- [WHAT YOU ARE ASKED TO DO]: With both ends included, repeat exactly the lines of the entries below from the one containing "clock inverter: 1 / 30.03 / 0.4548" down to the one containing "kinds of logic", and no others.

- [THE DATA]:
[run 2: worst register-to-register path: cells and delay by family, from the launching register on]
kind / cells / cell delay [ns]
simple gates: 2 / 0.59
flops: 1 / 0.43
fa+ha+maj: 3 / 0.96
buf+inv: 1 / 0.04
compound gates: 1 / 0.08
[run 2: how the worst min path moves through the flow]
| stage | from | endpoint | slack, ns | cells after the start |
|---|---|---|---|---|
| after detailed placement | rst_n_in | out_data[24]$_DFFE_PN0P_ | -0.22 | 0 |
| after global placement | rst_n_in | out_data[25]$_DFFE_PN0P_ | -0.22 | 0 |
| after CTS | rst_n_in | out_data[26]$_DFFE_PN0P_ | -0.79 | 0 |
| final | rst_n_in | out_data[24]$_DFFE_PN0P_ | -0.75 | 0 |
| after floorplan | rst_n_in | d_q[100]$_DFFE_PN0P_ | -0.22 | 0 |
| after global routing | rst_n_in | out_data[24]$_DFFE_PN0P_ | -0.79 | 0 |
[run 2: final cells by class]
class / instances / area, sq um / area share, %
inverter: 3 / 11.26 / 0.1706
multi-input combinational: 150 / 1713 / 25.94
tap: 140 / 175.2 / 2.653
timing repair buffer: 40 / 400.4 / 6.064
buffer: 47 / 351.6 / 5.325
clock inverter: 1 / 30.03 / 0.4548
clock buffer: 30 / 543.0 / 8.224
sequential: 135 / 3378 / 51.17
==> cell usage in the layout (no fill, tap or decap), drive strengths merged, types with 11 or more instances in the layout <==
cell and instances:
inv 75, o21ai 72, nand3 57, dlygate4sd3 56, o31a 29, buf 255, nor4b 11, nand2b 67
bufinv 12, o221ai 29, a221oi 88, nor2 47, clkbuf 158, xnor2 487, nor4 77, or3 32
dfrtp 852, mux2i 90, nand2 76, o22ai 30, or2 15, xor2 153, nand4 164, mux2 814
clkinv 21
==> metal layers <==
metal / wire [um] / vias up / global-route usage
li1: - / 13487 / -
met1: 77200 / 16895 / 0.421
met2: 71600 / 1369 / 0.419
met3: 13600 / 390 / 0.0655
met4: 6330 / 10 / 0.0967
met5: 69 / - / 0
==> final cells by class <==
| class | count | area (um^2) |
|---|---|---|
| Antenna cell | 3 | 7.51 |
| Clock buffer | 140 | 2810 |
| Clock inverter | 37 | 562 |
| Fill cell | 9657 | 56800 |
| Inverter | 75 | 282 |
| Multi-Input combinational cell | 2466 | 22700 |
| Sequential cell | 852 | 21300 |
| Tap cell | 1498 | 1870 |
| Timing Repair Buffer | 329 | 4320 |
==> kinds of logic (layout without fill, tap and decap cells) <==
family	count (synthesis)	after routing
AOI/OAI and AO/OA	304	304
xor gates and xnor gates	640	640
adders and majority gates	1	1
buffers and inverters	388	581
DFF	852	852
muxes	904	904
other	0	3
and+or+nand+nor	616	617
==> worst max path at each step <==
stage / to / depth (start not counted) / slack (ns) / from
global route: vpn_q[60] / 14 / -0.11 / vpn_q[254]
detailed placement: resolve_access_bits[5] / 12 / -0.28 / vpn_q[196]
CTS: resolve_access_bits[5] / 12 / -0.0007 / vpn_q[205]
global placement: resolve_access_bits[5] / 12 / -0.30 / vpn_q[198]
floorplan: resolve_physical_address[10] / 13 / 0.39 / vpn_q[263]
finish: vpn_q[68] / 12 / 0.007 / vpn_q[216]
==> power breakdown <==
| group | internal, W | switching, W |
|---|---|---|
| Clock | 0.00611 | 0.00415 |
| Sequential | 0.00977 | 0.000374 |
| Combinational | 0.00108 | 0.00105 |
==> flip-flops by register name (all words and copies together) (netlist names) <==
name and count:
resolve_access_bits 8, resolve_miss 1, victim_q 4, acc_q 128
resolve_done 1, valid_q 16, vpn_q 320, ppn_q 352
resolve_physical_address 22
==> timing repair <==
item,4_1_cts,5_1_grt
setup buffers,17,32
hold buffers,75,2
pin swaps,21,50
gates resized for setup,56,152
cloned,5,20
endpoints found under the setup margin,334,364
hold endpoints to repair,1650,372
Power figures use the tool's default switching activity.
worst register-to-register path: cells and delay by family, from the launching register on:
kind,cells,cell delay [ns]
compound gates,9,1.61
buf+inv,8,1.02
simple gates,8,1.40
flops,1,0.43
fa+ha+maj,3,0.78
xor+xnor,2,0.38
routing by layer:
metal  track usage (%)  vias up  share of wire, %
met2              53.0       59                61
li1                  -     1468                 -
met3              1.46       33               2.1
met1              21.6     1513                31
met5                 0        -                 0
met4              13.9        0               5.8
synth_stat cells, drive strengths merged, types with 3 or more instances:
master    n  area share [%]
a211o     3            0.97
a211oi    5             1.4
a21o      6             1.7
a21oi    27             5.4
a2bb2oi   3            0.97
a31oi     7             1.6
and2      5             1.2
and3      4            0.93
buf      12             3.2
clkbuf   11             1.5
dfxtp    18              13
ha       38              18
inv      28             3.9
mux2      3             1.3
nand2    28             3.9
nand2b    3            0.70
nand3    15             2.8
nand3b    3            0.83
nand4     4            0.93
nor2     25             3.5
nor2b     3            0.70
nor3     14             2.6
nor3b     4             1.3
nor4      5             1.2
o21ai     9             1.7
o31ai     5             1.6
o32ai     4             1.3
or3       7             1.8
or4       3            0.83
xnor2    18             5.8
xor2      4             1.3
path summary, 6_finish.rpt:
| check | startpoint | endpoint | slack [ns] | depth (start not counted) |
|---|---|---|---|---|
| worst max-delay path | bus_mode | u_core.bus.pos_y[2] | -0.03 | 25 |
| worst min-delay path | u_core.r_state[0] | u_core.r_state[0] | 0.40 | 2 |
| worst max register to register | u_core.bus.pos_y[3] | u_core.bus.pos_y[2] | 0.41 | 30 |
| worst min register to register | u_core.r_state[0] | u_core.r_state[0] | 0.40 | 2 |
[src/rtl/fire_anim_ctrl_pkg.sv]
// Shared definitions for the oil-drum fire animation controller.
// Latency: n/a (types, constants and a pure helper function only).
// Backpressure: n/a.
package fire_anim_ctrl_pkg;

  localparam int FIRE_CNT_W = 8;

  typedef logic [FIRE_CNT_W-1:0] fire_cnt_t;

  typedef enum logic [1:0] {
    FIRE_OFF      = 2'd0,
    FIRE_IGNITING = 2'd1,
    FIRE_BURNING  = 2'd2
  } fire_state_e;

  // Sprite is lit during even-numbered blink half-periods of the ignition phase.
  function automatic logic blink_on(input fire_cnt_t cnt, input fire_cnt_t half_period);
    fire_cnt_t phase;
    phase = cnt / half_period;
    return ~phase[0];
  endfunction

endpackage

[src/rtl/frame_divider.sv]
// Frame-tick counter: counts enabled ticks and wraps to zero on reaching TERM.
// Latency: count updates one cycle after en/clear; tc is combinational from count.
// Backpressure: none; clear has priority over en, idle when en is low.
module frame_divider
  import fire_anim_ctrl_pkg::*;
#(
  parameter int TERM = 8
) (
  input  logic      clk,
  input  logic      rst_n,
  input  logic      clear,
  input  logic      en,
  output fire_cnt_t count,
  output logic      tc
);

  localparam logic [FIRE_CNT_W:0] TERM_W = (FIRE_CNT_W + 1)'(TERM);
  localparam logic [FIRE_CNT_W:0] ONE_W  = (FIRE_CNT_W + 1)'(1);

  // tc flags that the next enabled tick lands on TERM; compared one bit wider
  // so a count of 255 can never alias to a small terminal value.
  assign tc = (({1'b0, count} + ONE_W) == TERM_W);

  // Count register: clear wins, otherwise increment and wrap at the terminal count.
  always_ff @(posedge clk or negedge rst_n) begin
    if (!rst_n) begin
      count <= '0;
    end else if (clear) begin
      count <= '0;
    end else if (en) begin
      count <= tc ? '0 : count + fire_cnt_t'(1);
    end
  end

endmodule

[src/rtl/fire_anim_ctrl.sv]
// Fire sprite animation controller: ignition blink, then two-image burning loop.
// Latency: state, isplay and animation_state change the cycle after an effective frame tick.
// Backpressure: none; enable low freezes everything while ignite/extinguish stay latched.
module fire_anim_ctrl
  import fire_anim_ctrl_pkg::*;
#(
  parameter logic [9:0] FIRE_X           = 10'd40,
  parameter logic [8:0] FIRE_Y           = 9'd260,
  parameter int         FRAMES_PER_STATE = 8,
  parameter int         BLINK_PERIOD     = 4,
  parameter int         IGNITE_FRAMES    = 16
) (
  input  logic       clk,
  input  logic       rst_n,
  input  logic       frame_tick,
  input  logic       enable,
  input  logic       ignite,
  input  logic       extinguish,
  output logic       animation_state,
  output logic       isplay,
  output logic [9:0] posx,
  output logic [8:0] posy,
  output logic       burning
);

  localparam fire_cnt_t BLINK_HALF = fire_cnt_t'(BLINK_PERIOD);

  fire_state_e state_q, state_d;
  logic        isplay_d, anim_d;
  logic        ign_pend, ext_pend;
  logic        eff_tick, ign_now, ext_now;
  logic        ign_clr, ign_en, ign_tc;
  logic        anim_clr, anim_en, anim_tc;
  fire_cnt_t   ign_cnt, anim_cnt, ign_nxt;

  assign posx     = FIRE_X;
  assign posy     = FIRE_Y;
  assign burning  = (state_q == FIRE_BURNING);
  assign eff_tick = frame_tick & enable;
  // An event arriving on the tick cycle itself counts for that tick.
  assign ign_now  = ign_pend | ignite;
  assign ext_now  = ext_pend | extinguish;
  assign ign_nxt  = ign_cnt + fire_cnt_t'(1);

  frame_divider #(.TERM(IGNITE_FRAMES)) u_ign_div (
    .clk   (clk),
    .rst_n (rst_n),
    .clear (ign_clr),
    .en    (ign_en),
    .count (ign_cnt),
    .tc    (ign_tc)
  );

  frame_divider #(.TERM(FRAMES_PER_STATE)) u_anim_div (
    .clk   (clk),
    .rst_n (rst_n),
    .clear (anim_clr),
    .en    (anim_en),
    .count (anim_cnt),
    .tc    (anim_tc)
  );

  // Sticky event flags: set on any cycle, consumed by the next effective tick.
  always_ff @(posedge clk or negedge rst_n) begin
    if (!rst_n) begin
      ign_pend <= 1'b0;
      ext_pend <= 1'b0;
    end else if (eff_tick) begin
      ign_pend <= 1'b0;
      ext_pend <= 1'b0;
    end else begin
      if (ignite)     ign_pend <= 1'b1;
      if (extinguish) ext_pend <= 1'b1;
    end
  end

  // State and visible outputs, committed only at frame boundaries.
  always_ff @(posedge clk or negedge rst_n) begin
    if (!rst_n) begin
      state_q         <= FIRE_OFF;
      isplay          <= 1'b0;
      animation_state <= 1'b0;
    end else begin
      state_q         <= state_d;
      isplay          <= isplay_d;
      animation_state <= anim_d;
    end
  end

  // Next-state rules; extinguish outranks everything, stray ignites are dropped.
  always_comb begin
    state_d  = state_q;
    isplay_d = isplay;
    anim_d   = animation_state;
    ign_clr  = 1'b0;
    ign_en   = 1'b0;
    anim_clr = 1'b0;
    anim_en  = 1'b0;
    if (eff_tick) begin
      if (ext_now) begin
        state_d  = FIRE_OFF;
        isplay_d = 1'b0;
        anim_d   = 1'b0;
        ign_clr  = 1'b1;
        anim_clr = 1'b1;
      end else begin
        case (state_q)
          FIRE_OFF: begin
            if (ign_now) begin
              state_d  = FIRE_IGNITING;
              isplay_d = 1'b1;
              ign_clr  = 1'b1;
            end
          end
          FIRE_IGNITING: begin
            if (ign_tc) begin
              state_d  = FIRE_BURNING;
              isplay_d = 1'b1;
              anim_d   = 1'b0;
              ign_clr  = 1'b1;
              anim_clr = 1'b1;
            end else begin
              ign_en   = 1'b1;
              isplay_d = blink_on(ign_nxt, BLINK_HALF);
            end
          end
          FIRE_BURNING: begin
            anim_en = 1'b1;
            if (anim_tc) anim_d = ~animation_state;
          end
          default: begin
            state_d  = FIRE_OFF;
            isplay_d = 1'b0;
            anim_d   = 1'b0;
            ign_clr  = 1'b1;
            anim_clr = 1'b1;
          end
        endcase
      end
    end
  end

endmodule

[config.mk]
export PLATFORM = sky130hd
export DESIGN_NAME = fire_anim_ctrl
export DESIGN_NICKNAME = d
export VERILOG_FILES = /design/src/rtl/fire_anim_ctrl_pkg.sv /design/src/rtl/frame_divider.sv /design/src/rtl/fire_anim_ctrl.sv
export SDC_FILE = /design/constraint.sdc
export NUM_CORES = 1
export LEC_CHECK = 0
export ABC_CLOCK_PERIOD_IN_PS = 4640
export CAP_MARGIN = 5
export CORE_MARGIN = 10
export CORE_UTILIZATION = 54
export DETAILED_ROUTE_END_ITERATION = 8
export GPL_ROUTABILITY_DRIVEN = 1
export PLACE_DENSITY_LB_ADDON = 0.05
export RECOVER_POWER = 25
export SETUP_SLACK_MARGIN = 0.5
export SLEW_MARGIN = 20
export SYNTH_ARGS = -nofsm -noshare
export SYNTH_HDL_FRONTEND = slang
export SYNTH_SLANG_ARGS = --single-unit
export TNS_END_PERCENT = 50
[constraint.sdc]
create_clock -name clk -period 4.64 [get_ports clk]
set_input_delay 0.928 -clock clk [delete_from_list [all_inputs] [get_ports clk]]
set_output_delay 0.928 -clock clk [all_outputs]
set_load 0.01 [all_outputs]
==> results by stage <==
Run status:
- The run finished with clean final reports.

Critical path:
- On the critical path, the stage with the largest delay is an instance of sky130_fd_sc_hd__a21oi_1.
- In this run the critical register-to-register path is launched from u_ign_div.count[0].
- The critical path goes through clkdlybuf4s50_1 > and2_0 > nand3_1 > a21oi_1 > xnor2_1 > a311oi_1.
- Data on the critical path is required at its endpoint by 4.86 ns.
- Counting cells, the worst reg-to-reg path comes to 6.
- The delay of the slowest cell on the worst path is 0.65 ns.
- In this run the critical register-to-register path is captured at u_ign_div.count[0].
- The endpoint class of the critical path is a flop.
- The maximum fanout along the worst path is 11.
- Data on the critical path arrives at its endpoint at 2.99 ns.
- The startpoint type of the worst setup path is an input port.
- In this run the register-to-register setup slack is 2.61 ns.
- The classification of the worst setup path is in2reg.

Clocking:
- The longest clock path from root to sink contains 2 buffers.
- Clock tree synthesis found a total of 22 sinks.
- The number of CTS-inserted buffers is 3.
- The tree is rooted in a sky130_fd_sc_hd__clkbuf_4.
- After clock tree synthesis, the repair step resized 0 gates.
- TritonCTS built the clock tree.
- The number of hold buffers added after CTS is 0.
- The number of setup buffers added after CTS is 0.
- CTS built an H-tree with a depth of 1.
- The later pin in the worst-skew pair is clocked with a latency of 0.31 ns.
- The clock slew at the register clock pins of the worst setup and hold paths is 0.12 ns.

Floorplanning:
- The height of the die is 70.4 um.
- The initial utilization of the core area, before any placement, comes to 55.8%.
- The width of the chip is 70.4 um.
- The die covers 4950 um^2.
- Pin placement for this block handled 28 I/O pins.
- The floorplan has 18 rows.
- The core area is 2450 um^2.

Pwr:
- Power comes to 365 uW.
- Power spread over the standard cell area amounts to 257 nW/um^2.
- IR analysis of the VDD net gives a maximum drop of 0.215 mV.
- In this run the static leakage power is 0.000619 uW.

Synth:
- By area the synthesized netlist is led by sky130_fd_sc_hd__dfrtp_1 (40%), sky130_fd_sc_hd__buf_4 (10%), sky130_fd_sc_hd__nor2_1 (4.4%), sky130_fd_sc_hd__nand2_1 (4.1%), sky130_fd_sc_hd__xnor2_1 (3.8%).
- The mapped netlist covers 1370 um^2.
- Sequential cells were found to cover 40.2% of the synthesized design area.
- Synthesis produced 150 cells.
- The count of distinct cell types in the synthesized netlist is 43.
- The flip-flop and latch count after synthesis is 22.
- The count of warnings emitted by yosys is 0.
- The largest total area in the synthesized netlist belongs to sky130_fd_sc_hd__dfrtp_1.
- The top cell type's share of synthesized area is 40.2%.
- After synthesis, the mean cell area works out to 9.13 um^2.

Finish:
- The layout-stage area growth over the synthesis result is 3.47%.
- The library cell used most frequently in the layout, excluding fill and tap cells, is sky130_fd_sc_hd__dfrtp_1.
- The post-route netlist has 8.92% of its cells at a drive strength greater than 1.
- The number of antenna cells inserted is 0.
- The top cell types in the final layout, fill and taps aside, are sky130_fd_sc_hd__dfrtp_1 (22), sky130_fd_sc_hd__conb_1 (19), sky130_fd_sc_hd__nor2_1 (16), sky130_fd_sc_hd__nand2_1 (15).
- The number of nets in the layout is 166.

Flow run:
- The count of maximum capacitance violations is 0.

Timing:
- Clock skew on the completed layout was measured at 0.00193 ns.
- The count of endpoints failing setup in the final report is 0.
- Setup repair after global routing left no endpoint under its margin.
- The maximum frequency from static timing analysis is 361 MHz.
- After layout, the worst path uses 59.6% of the clock period.
- The total negative slack is 0 ns.
- The slew at the pin closest to its max-slew limit is 1.24 ns.
- The number of hold-slack violations in the final timing report is 0.
- The shortest period the worst path allows is 2.77 ns.
- On the final layout, the worst hold slack is 0.511 ns.
- The minimum setup slack in the final design is 1.87 ns.
- The max-slew violation total from the final report was 0.
- The normalized max-slew margin is 17.4%.

Placed design:
- Timing analysis after detailed placement gives a worst setup slack of 1.56 ns.
- The last weighted congestion value of the routability-driven placer is 0.889.
- Input and output buffers added on the ports amount to 8.
- The detailed-placement wirelength estimate is 2020 um.

Detailed routing:
- The average detailed-routed wire length per instance is 14.3 um.
- The total number of vias is 986.
- The first-pass detailed-route iteration total is 4.
- The detailed router finished its first iteration with 66 violations.
- The per-cell via count in the routed design is 5.27.
- The number of nets with antenna violations after routing is 0.
- The total wire length is 2680 um.
- After detailed routing, the number of remaining DRC violations is 0.

Worst hold path:
- The end of the worst hold path is isplay.
- The worst min-delay path category is reg2reg.
- The worst hold path passes through 2 cells.
- The startpoint identified for the worst hold timing path is isplay.

Global route:
- The via count of the first global-routing pass is 1006.
- The first-pass GRT wire length is 4670 um.
- The pin count of the biggest net entering global routing is 23.
- The initial antenna violation count is 0.
- In the global route stage, overall resource usage came out at 10.9%.
- The leftover overflow at the end of global routing is 0.
cells by family (layout without fill, tap and decap cells):
logic type,Yosys count,after routing,synth area share (%)
adder cells (fa/ha/maj),2,2,1.83
flip-flops,22,22,40.2
XOR/XNOR,11,11,7.03
AO/OA/AOI/OAI,28,28,13.3
AND/OR/NAND/NOR,57,57,22.0
multiplexers,3,3,2.28
buffers and inverters,25,15,12.8
other,2,19,0.548
cell type report:
| cell class | count | area (um^2) |
|---|---|---|
| multi-input combinational | 120 | 708 |
| tap | 30 | 37.5 |
| timing repair buffer | 8 | 73.8 |
| sequential | 22 | 551 |
| inverter | 3 | 11.3 |
| fill | 226 | 1040 |
| clock buffer | 4 | 36.3 |
metal layers:
layer | global-route usage (%) | wire length, um | vias to the layer above
met2 | 18.6 | 1380 | 11
met5 | 0 | 0 | -
met1 | 12.2 | 1150 | 473
met3 | 2.68 | 99 | 5
met4 | 5.70 | 43 | 0
li1 | - | - | 497
worst max-delay path: cells and delay by family:
family,cells,cell delay (ns)
xor+xnor,1,0.13
compound gates,2,0.88
simple gates,2,0.56
buf+inv,1,0.48
synthesized netlist by cell type (all sizes together):
cell type	count
a211oi	1
a21boi	1
a21oi	5
a22o	3
a311oi	1
a31oi	3
a41oi	1
and2	2
and2b	1
and3	1
buf	22
conb	2
dfrtp	22
ha	2
inv	3
mux2	1
mux2i	2
nand2	15
nand2b	2
nand3	9
nand4	3
nor2	18
nor3	4
nor4	1
o2111ai	1
o21a	1
o21ai	9
o22ai	1
o31a	1
or3	1
xnor2	6
xor2	5
report_power, final:
group | internal (uW) | switching, uW | total, uW
clock network | 47.9 | 60.5 | 108
logic | 18.7 | 31.2 | 49.9
registers | 199 | 7.13 | 206
total | 266 | 98.9 | 365
state kept, by name (all words and copies together) (netlist names):
register,flops
u_anim_div.count,8
u_ign_div.count,8
state_q,2
animation_state,1
ext_pend,1
ign_pend,1
isplay,1
how the worst max path moves through the flow:
stage	from	to	slack [ns]
after floorplan	extinguish	u_anim_div.count[7]	2.62
after global placement	frame_tick	u_ign_div.count[0]	1.66
after detailed placement	frame_tick	u_ign_div.count[0]	1.56
after CTS	frame_tick	u_ign_div.count[0]	1.90
after global routing	enable	u_ign_div.count[0]	1.70
final	frame_tick	u_ign_div.count[0]	1.87
metrics by stage:
stage,utilization [%],cell area [um^2],std cells
finish,57.7,1420,187
global placement,56.5,1390,183
global route,57.7,1420,187
detailed placement,56.5,1390,183
CTS,58.0,1420,187
floorplan,-,1430,167
Power figures use the tool's default switching activity.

- [OUTPUT OF THE TASK]:
clock inverter: 1 / 30.03 / 0.4548
clock buffer: 30 / 543.0 / 8.224
sequential: 135 / 3378 / 51.17
==> cell usage in the layout (no fill, tap or decap), drive strengths merged, types with 11 or more instances in the layout <==
cell and instances:
inv 75, o21ai 72, nand3 57, dlygate4sd3 56, o31a 29, buf 255, nor4b 11, nand2b 67
bufinv 12, o221ai 29, a221oi 88, nor2 47, clkbuf 158, xnor2 487, nor4 77, or3 32
dfrtp 852, mux2i 90, nand2 76, o22ai 30, or2 15, xor2 153, nand4 164, mux2 814
clkinv 21
==> metal layers <==
metal / wire [um] / vias up / global-route usage
li1: - / 13487 / -
met1: 77200 / 16895 / 0.421
met2: 71600 / 1369 / 0.419
met3: 13600 / 390 / 0.0655
met4: 6330 / 10 / 0.0967
met5: 69 / - / 0
==> final cells by class <==
| class | count | area (um^2) |
|---|---|---|
| Antenna cell | 3 | 7.51 |
| Clock buffer | 140 | 2810 |
| Clock inverter | 37 | 562 |
| Fill cell | 9657 | 56800 |
| Inverter | 75 | 282 |
| Multi-Input combinational cell | 2466 | 22700 |
| Sequential cell | 852 | 21300 |
| Tap cell | 1498 | 1870 |
| Timing Repair Buffer | 329 | 4320 |
==> kinds of logic (layout without fill, tap and decap cells) <==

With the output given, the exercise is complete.